◆ **DATASET CONTENT**

<file path="config.mk">
export PLATFORM = sky130hd
export DESIGN_NAME = nibble_serial_adder
export DESIGN_NICKNAME = d
export VERILOG_FILES = /design/src/rtl/nibble_serial_adder.sv
export SDC_FILE = /design/constraint.sdc
export NUM_CORES = 1
export LEC_CHECK = 0
export CORE_MARGIN = 2
export CORE_UTILIZATION = 50
export CTS_CLUSTER_DIAMETER = 100
export CTS_CLUSTER_SIZE = 28
export DETAILED_ROUTE_END_ITERATION = 16
export GPL_TIMING_DRIVEN = 1
export PLACE_DENSITY = 0.85
export SETUP_SLACK_MARGIN = 0.15
export SYNTH_ARGS = -nofsm -noshare
export SYNTH_HDL_FRONTEND = slang
export SYNTH_SLANG_ARGS = --single-unit
</file>
<file path="constraint.sdc">
create_clock -name clock -period 3.1 [get_ports clock]
set_input_delay 0.62 -clock clock [delete_from_list [all_inputs] [get_ports clock]]
set_output_delay 0.62 -clock clock [all_outputs]
set_load 0.02 [all_outputs]
</file>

◆ **WORK ORDER**
With the line containing "export DESIGN_NICKNAME = d" as the first and the last line of the data as the final one, copy every line between them exactly, those two included.

◆ **RESPONSE TO THE EXERCISE**
export DESIGN_NICKNAME = d
export VERILOG_FILES = /design/src/rtl/nibble_serial_adder.sv
export SDC_FILE = /design/constraint.sdc
export NUM_CORES = 1
export LEC_CHECK = 0
export CORE_MARGIN = 2
export CORE_UTILIZATION = 50
export CTS_CLUSTER_DIAMETER = 100
export CTS_CLUSTER_SIZE = 28
export DETAILED_ROUTE_END_ITERATION = 16
export GPL_TIMING_DRIVEN = 1
export PLACE_DENSITY = 0.85
export SETUP_SLACK_MARGIN = 0.15
export SYNTH_ARGS = -nofsm -noshare
export SYNTH_HDL_FRONTEND = slang
export SYNTH_SLANG_ARGS = --single-unit
</file>
<file path="constraint.sdc">
create_clock -name clock -period 3.1 [get_ports clock]
set_input_delay 0.62 -clock clock [delete_from_list [all_inputs] [get_ports clock]]
set_output_delay 0.62 -clock clock [all_outputs]
set_load 0.02 [all_outputs]
</file>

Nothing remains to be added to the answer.